I livelli di volatilità dei mercati rimangono elevati anche se verso la fine del mese le notizie positive relative allo sviluppo della situazione macroeconomica permettono di rilevare un rallentamento dei trend negativi indicando una possibile inversione verso dei livelli di rischio decisamente più moderati.

Anche i mercati obbligazionari indicano una prevalenza di aspettative legate a una crescita economica. Le autorità monetarie, tuttavia, continuano a sottolineare nelle proprie comunicazioni che non vi sono previsioni dell’aumento dei tassi di rifinanziamento a breve, in quanto i recentissimi segnali di ripresa del tasso di inflazione non sono indice di una ripresa generale dei prezzi dei consumi e sono piuttosto determinati da un aumento circoscritto dei prezzi in singoli settori economici.
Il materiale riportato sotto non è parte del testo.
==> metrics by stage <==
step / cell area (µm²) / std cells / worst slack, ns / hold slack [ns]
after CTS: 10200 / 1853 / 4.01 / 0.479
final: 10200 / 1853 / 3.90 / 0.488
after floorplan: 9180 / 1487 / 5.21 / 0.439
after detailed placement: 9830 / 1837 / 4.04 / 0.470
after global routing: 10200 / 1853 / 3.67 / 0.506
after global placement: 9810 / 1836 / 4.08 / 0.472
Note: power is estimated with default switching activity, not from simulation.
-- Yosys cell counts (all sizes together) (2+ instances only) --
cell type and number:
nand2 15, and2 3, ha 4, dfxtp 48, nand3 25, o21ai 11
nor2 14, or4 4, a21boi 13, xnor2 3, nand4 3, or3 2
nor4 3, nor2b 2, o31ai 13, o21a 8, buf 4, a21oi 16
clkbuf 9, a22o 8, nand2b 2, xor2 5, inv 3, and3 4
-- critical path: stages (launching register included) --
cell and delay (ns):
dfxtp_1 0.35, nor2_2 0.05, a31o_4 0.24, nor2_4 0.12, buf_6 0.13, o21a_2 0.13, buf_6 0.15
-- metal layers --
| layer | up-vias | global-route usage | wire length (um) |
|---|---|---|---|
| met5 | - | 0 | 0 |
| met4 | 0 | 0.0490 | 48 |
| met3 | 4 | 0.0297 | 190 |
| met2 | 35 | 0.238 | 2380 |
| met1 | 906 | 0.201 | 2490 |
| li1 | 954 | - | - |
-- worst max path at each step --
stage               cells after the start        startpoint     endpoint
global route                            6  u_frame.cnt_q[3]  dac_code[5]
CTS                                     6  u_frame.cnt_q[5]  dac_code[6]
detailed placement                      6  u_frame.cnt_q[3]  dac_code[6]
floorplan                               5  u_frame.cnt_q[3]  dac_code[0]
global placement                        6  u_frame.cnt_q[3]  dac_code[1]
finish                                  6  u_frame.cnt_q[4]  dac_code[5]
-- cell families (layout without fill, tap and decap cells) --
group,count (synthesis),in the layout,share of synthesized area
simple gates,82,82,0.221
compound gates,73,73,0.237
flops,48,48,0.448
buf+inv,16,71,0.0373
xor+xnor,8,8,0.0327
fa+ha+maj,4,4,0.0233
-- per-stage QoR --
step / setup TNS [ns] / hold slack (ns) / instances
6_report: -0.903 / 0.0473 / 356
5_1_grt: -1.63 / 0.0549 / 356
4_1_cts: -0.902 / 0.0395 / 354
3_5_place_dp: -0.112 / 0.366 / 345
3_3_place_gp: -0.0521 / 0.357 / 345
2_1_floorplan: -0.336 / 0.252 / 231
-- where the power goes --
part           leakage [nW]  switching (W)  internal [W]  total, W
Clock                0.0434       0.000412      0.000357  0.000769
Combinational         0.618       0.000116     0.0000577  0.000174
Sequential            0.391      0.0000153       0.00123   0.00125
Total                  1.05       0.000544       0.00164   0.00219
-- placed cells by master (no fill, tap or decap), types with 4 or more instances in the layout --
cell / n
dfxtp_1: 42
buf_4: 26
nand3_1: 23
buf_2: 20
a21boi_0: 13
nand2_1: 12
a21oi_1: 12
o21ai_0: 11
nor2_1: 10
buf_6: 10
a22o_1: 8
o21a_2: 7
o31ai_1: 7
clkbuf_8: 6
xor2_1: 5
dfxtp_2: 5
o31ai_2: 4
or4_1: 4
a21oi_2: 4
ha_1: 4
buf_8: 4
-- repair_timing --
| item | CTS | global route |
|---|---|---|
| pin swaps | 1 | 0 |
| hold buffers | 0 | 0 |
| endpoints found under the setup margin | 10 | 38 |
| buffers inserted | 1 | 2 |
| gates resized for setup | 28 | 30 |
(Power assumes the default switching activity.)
$ cat config.mk
export PLATFORM = sky130hd
export DESIGN_NAME = cfg_port_gate
export DESIGN_NICKNAME = d
export VERILOG_FILES = /design/src/rtl/cfgp_pkg.sv /design/src/rtl/cfgp_seq.sv /design/src/rtl/cfgp_bank.sv /design/src/rtl/cfg_port_gate.sv
export SDC_FILE = /design/constraint.sdc
export NUM_CORES = 1
export LEC_CHECK = 0
export BUFFER_PORTS_ARGS = -buffer_cell sky130_fd_sc_hd__buf_2
export CELL_PAD_IN_SITES_DETAIL_PLACEMENT = 0
export CELL_PAD_IN_SITES_GLOBAL_PLACEMENT = 1
export CORE_ASPECT_RATIO = 0.5
export CORE_UTILIZATION = 44
export DETAILED_ROUTE_END_ITERATION = 8
export GPL_TIMING_DRIVEN = 0
export PLACE_DENSITY_LB_ADDON = 0.1
export SYNTH_ARGS = -nofsm -noshare
export SYNTH_HDL_FRONTEND = slang
export SYNTH_SLANG_ARGS = --single-unit
$ cat constraint.sdc
create_clock -name clk -period 4 [get_ports clk]
set_input_delay 0.2 -clock clk [delete_from_list [all_inputs] [get_ports clk]]
set_output_delay 0.2 -clock clk [all_outputs]
set_load 0.01 [all_outputs]
[config.mk]
export PLATFORM = sky130hd
export DESIGN_NAME = prefetch_queue
export DESIGN_NICKNAME = d
export VERILOG_FILES = /design/src/rtl/prefetch_queue.sv
export SDC_FILE = /design/constraint.sdc
export NUM_CORES = 1
export LEC_CHECK = 0
export ABC_AREA = 1
export BUFFER_PORTS_ARGS = -buffer_cell sky130_fd_sc_hd__buf_2
export CORE_MARGIN = 1.5
export CORE_UTILIZATION = 40
export CTS_CLUSTER_DIAMETER = 50
export DETAILED_ROUTE_END_ITERATION = 16
export SYNTH_ARGS = -nofsm -noshare
export SYNTH_HDL_FRONTEND = slang
export SYNTH_SLANG_ARGS = --single-unit
[constraint.sdc]
create_clock -name clk -period 4.2 [get_ports clk]
set_input_delay 0.63 -clock clk [delete_from_list [all_inputs] [get_ports clk]]
set_output_delay 0.63 -clock clk [all_outputs]
set_load 0.03 [all_outputs]
[src/rtl/prefetch_queue.sv]
module prefetch_queue #(
  parameter int          DEPTH     = 6,
  parameter logic [15:0] CODE_SEG  = 16'hF000,
  parameter logic [15:0] START_PTR = 16'h0000
) (
  input  logic        clk,
  input  logic        rst_n,
  input  logic        bus_busy,
  input  logic        flush,
  input  logic [15:0] flush_ptr,
  output logic        mem_req,
  output logic [19:0] mem_addr,
  input  logic        mem_ack,
  input  logic [7:0]  mem_rdata,
  output logic        q_valid,
  output logic [7:0]  q_data,
  input  logic        q_ready
);
  localparam int IW = (DEPTH > 1) ? $clog2(DEPTH) : 1;
  localparam int CW = $clog2(DEPTH + 1);

  logic [7:0]    slots [DEPTH];
  logic [IW-1:0] rd_idx, wr_idx;
  logic [CW-1:0] count;
  logic [15:0]   fetch_ptr;
  logic [19:0]   addr_q;
  logic          pend, drop;

  function automatic logic [IW-1:0] next_idx(input logic [IW-1:0] i);
    return (i == IW'(DEPTH - 1)) ? '0 : i + 1'b1;
  endfunction

  wire take  = pend && mem_ack;
  wire push  = take && !drop && !flush;
  wire pop   = q_valid && q_ready && !flush;
  wire issue = !pend && !bus_busy && !flush && (count < CW'(DEPTH));

  assign mem_req  = pend;
  assign mem_addr = addr_q;
  assign q_valid  = (count != '0);
  assign q_data   = slots[rd_idx];

  always_ff @(posedge clk) begin
    if (!rst_n) begin
      pend      <= 1'b0;
      drop      <= 1'b0;
      addr_q    <= '0;
      fetch_ptr <= START_PTR;
    end else begin
      if (issue) begin
        pend      <= 1'b1;
        addr_q    <= {CODE_SEG, 4'h0} + {4'h0, fetch_ptr};
        fetch_ptr <= fetch_ptr + 16'd1;
      end else if (take) begin
        pend <= 1'b0;
      end
      if (flush) fetch_ptr <= flush_ptr;
      if (flush && pend && !mem_ack) drop <= 1'b1;
      else if (take)                 drop <= 1'b0;
    end
  end

  always_ff @(posedge clk) begin
    if (!rst_n) begin
      rd_idx <= '0;
      wr_idx <= '0;
      count  <= '0;
    end else if (flush) begin
      rd_idx <= '0;
      wr_idx <= '0;
      count  <= '0;
    end else begin
      if (push) wr_idx <= next_idx(wr_idx);
      if (pop)  rd_idx <= next_idx(rd_idx);
      count <= count + CW'(push) - CW'(pop);
    end
  end

  always_ff @(posedge clk) begin
    if (push) slots[wr_idx] <= mem_rdata;
  end

  a_r1_cap: assert property (@(posedge clk) disable iff (!rst_n)
    count <= CW'(DEPTH));
  a_r4_hold: assert property (@(posedge clk) disable iff (!rst_n)
    (mem_req && !mem_ack) |=> (mem_req && $stable(mem_addr)));
  a_r5_full_stall: assert property (@(posedge clk) disable iff (!rst_n)
    (count == CW'(DEPTH) && !mem_req) |=> !mem_req);
  a_r6_busy_stall: assert property (@(posedge clk) disable iff (!rst_n)
    (bus_busy && !mem_req) |=> !mem_req);
  a_r7_flush_empty: assert property (@(posedge clk) disable iff (!rst_n)
    flush |=> !q_valid);
  a_r9_pop_fill: assert property (@(posedge clk) disable iff (!rst_n)
    (push && pop) |=> $stable(count));
  a_r3_wrap: assert property (@(posedge clk) disable iff (!rst_n)
    (issue && fetch_ptr == 16'hFFFF) |=> (fetch_ptr == 16'h0000));
endmodule

==> out/qor.yml <==
boundaryPins: 60
crit_type: "reg2out"
detailedPlace.worstSlack_ns: 1.58
synthesis.area_per_instance_um2: 8.95
area.sequential_um2: 2380
timing.setup.tns_ns: 0
grt.overflow.total: 0
cts-root-to-sink-buffers: 2
dp.cells: 648
portBuffers: 59
number_of_antenna_violations_at_the_first_check_in_global_routing: 0
syn-num-nets: 505
final_cell_area_um2: 4770
hold_path_startpoint: "rd_idx[2]"
first_global_vias: 3199
cts_htree_levels: 3
wirelength_um: 9150
final.period_utilization: 0.657
finalHoldViolCount: 0
globalplace.congestion: 0.841
row_count: 37
dpl.hpwl_um: 6190
max_freq_mhz: 362
slew_headroom: 0.442
synth_seq_area_share: 0.566
route.antenna.remaining_nets: 0
postCtsResizedCells: 0
placed_cell_area_um2: 4580
clock-sinks: 95
yosysUniqueCellTypes: 37
final_critical_path_setup_slack_ns: 1.44
chipWidth_um: 106
wire_length_of_the_first_global_routing_pass_um: 15200
drc_errors: 0
clock_network_latency_to_the_later_pin_of_the_worst_skew_pair_ns: 0.37
ir_worst_vdd_mv: 0.213
crit_path_max_fanout: 25
avgRoutedWirePerCell_um: 13.8
layout_area_overhead_pct: 13.4
worst-slew-pin-transition_ns: 0.833
total_area_of_multi_input_combinational_cells_um2: 1500
cp.required_ns: 3.57
drive_gt1_frac: 0.205
drt_iter0_markers: 139
power.leakage_nw: 1.98
post_cts.repair.setup_buffers: 0
ys_ff_latch: 95
tritoncts_buffer_count: 9
tritoncts_clock_tree: "done"
clk_pin_slew_ns: 0.09
worst-r2r-cell-count: 10
crit_path_start_kind: "flop"
post_synth_inst_count: 470
grt.total_usage: 0.175
post_cts_hold_buffer_count: 0
fin_crit_ns: 2.76
starting_density: 0.409
maxSlewViolCount: 0
clock-root-buffer: "sky130_fd_sc_hd__clkbuf_8"
power-per-cell-area_nw_per_um2: 371
setup_viol: 0
synthesis.yosys.warnings: 0
whs_path_depth: 2
number_of_maximum_capacitance_violations: 0
critical_path.endpoint_type: "output port"
rr_endpoint: "count[2]"
detailedRoute.firstPassIterationCount: 4
die-area_um2: 11100
worst_clock_skew_ns: 0.0126
rsz0062_at_grt: "no"
post-route-util: 0.464
layoutNonFillerInstCount: 663
die-height_um: 106
fillerInstances: 1036
status: "complete, no violations"
nNetsFinal: 558
reg2reg_from: "mem_req"
grt_max_degree: 32
core_area_um2: 10300
via_count: 3271
hold_path.class: "reg2reg"
antenna_diode_count: 0
regToRegSetupSlack_ns: 2.24
routed_via_density: 4.93
synthesis.area_um2: 4210
critical_path_arrival_ns: 2.13
==> layout make-up <==
cell class,instances,share of cell area
flip-flops and latches,95,0.499
repair buffers,63,0.0682
clock buffers,9,0.0260
multi-input cells,301,0.314
inverters,53,0.0417
well taps,136,0.0357
clock inverters,6,0.0147
==> per-layer routing <==
layer  GRT usage  up-vias  wire length, um
met5           0        -                0
met4      0.0541        0              111
met3      0.0445       11              409
met2       0.316       71             4700
met1       0.202     1530             3930
li1            -     1659                -
==> Yosys cell counts (all sizes together) <==
master | number | area (um^2)
a211oi | 1 | 7.51
a21boi | 1 | 7.51
a21oi | 27 | 139
a22oi | 2 | 15.0
a31oi | 1 | 6.26
buf | 17 | 115
clkbuf | 4 | 16.3
dfxtp | 47 | 941
edfxtp | 48 | 1440
fa | 1 | 20.0
ha | 4 | 50.1
inv | 53 | 199
nand2 | 107 | 429
nand3 | 29 | 160
nand3b | 2 | 15.0
nand4 | 3 | 18.8
nor2 | 63 | 292
nor3 | 12 | 60.1
nor4 | 2 | 12.5
o211ai | 2 | 15.0
o21ai | 30 | 150
o21bai | 1 | 11.3
o22ai | 10 | 62.6
or2 | 1 | 6.26
xnor2 | 2 | 17.5
==> per-stage QoR <==
step	power (mW)	hold WS, ns
after global placement	1.19	0.448
after detailed placement	1.19	0.462
after global routing	1.85	0.486
after CTS	1.79	0.475
final	1.77	0.477
after floorplan	1.14	0.434
==> sequential cells by signal, indices dropped and copies added (netlist names), named ones only <==
name       flops
count          3
drop           1
fetch_ptr     16
mem_addr      17
mem_req        1
rd_idx         3
slots         48
wr_idx         3
==> where the power goes <==
part | switching (mW) | internal, mW
registers | 0.0183 | 0.995
clock network | 0.326 | 0.277
logic | 0.106 | 0.0485
total | 0.450 | 1.32
==> worst max-delay path by stage <==
stage | from | to | slack (ns) | cells past startpoint
detailed placement | flush | count[2] | 1.58 | 11
global placement | flush | count[2] | 1.66 | 11
floorplan | flush | slots[2][0] | 2.01 | 4
CTS | flop | q_data[7] | 1.40 | 7
finish | flop | q_data[7] | 1.44 | 7
global route | flop | q_data[7] | 1.17 | 7
==> cell usage in the layout (no fill, tap or decap), drive strengths merged, types with 3 or more instances in the layout <==
master | synthesis | layout
a21oi | 27 | 27
o21ai | 30 | 30
o22ai | 10 | 10
inv | 53 | 55
edfxtp | 48 | 48
dfxtp | 47 | 47
nand2 | 107 | 107
nor3 | 12 | 12
nand4 | 3 | 3
buf | 17 | 63
ha | 4 | 4
nor2 | 63 | 63
nand3 | 29 | 29
clkbuf | 4 | 9
==> kinds of logic after synthesis <==
kind of cell | Yosys count | share of synthesized area
and+or+nand+nor | 219 | 0.236
xor gates and xnor gates | 2 | 0.00416
buffers and inverters | 74 | 0.0785
DFF | 95 | 0.566
AOI/OAI and AO/OA | 75 | 0.0984
adders and majority gates | 5 | 0.0167
==> worst max-delay path, cell delays in order (launching register included) <==
cell,delay [ns]
sky130_fd_sc_hd__dfxtp_1,0.31
sky130_fd_sc_hd__buf_4,0.21
sky130_fd_sc_hd__inv_1,0.58
sky130_fd_sc_hd__nand2_1,0.10
sky130_fd_sc_hd__nand3_1,0.10
sky130_fd_sc_hd__nand2_1,0.06
sky130_fd_sc_hd__o22ai_1,0.17
sky130_fd_sc_hd__buf_2,0.24
Note: power is estimated with default switching activity, not from simulation.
D’altro canto, si nota come l’intervento della BCE che si è concretizzato nell’accelerare gli acquisti sul mercato secondario nella seconda metà del mese di marzo, ha portato a una maggior autonomia dei tassi di rendimento dell’Eurozona rispetto a quelli statunitensi. L’andamento dei tassi Euro inizia a rispecchiare al meglio la situazione economica della zona geografica di riferimento con delle prospettive di crescita più contenute.

Relativamente alle gestioni del Fondo Pensione FONDEMAIN, i significativi guadagni realizzati dai mercati azionari hanno contribuito al recupero delle perdite subite da inizio anno portando i rendimenti di tutti i comparti in territorio positivo:

DINAMICO. La gestione complessiva del comparto continua a beneficiare dell’andamento positivo dei mercati azionari incrementando la crescita registrata finora. La performance da inizio anno si attesta a +2,58% (benchmark +2,46%). Conseguentemente i dati da inizio anno evidenziano un risultato ancor più soddisfacente (+2,90%). Migliora, inoltre, il confronto con i mercati rappresentativi del comparto con la gestione complessiva che si distanzia sempre di più dal valore messo a confronto (+0,57%).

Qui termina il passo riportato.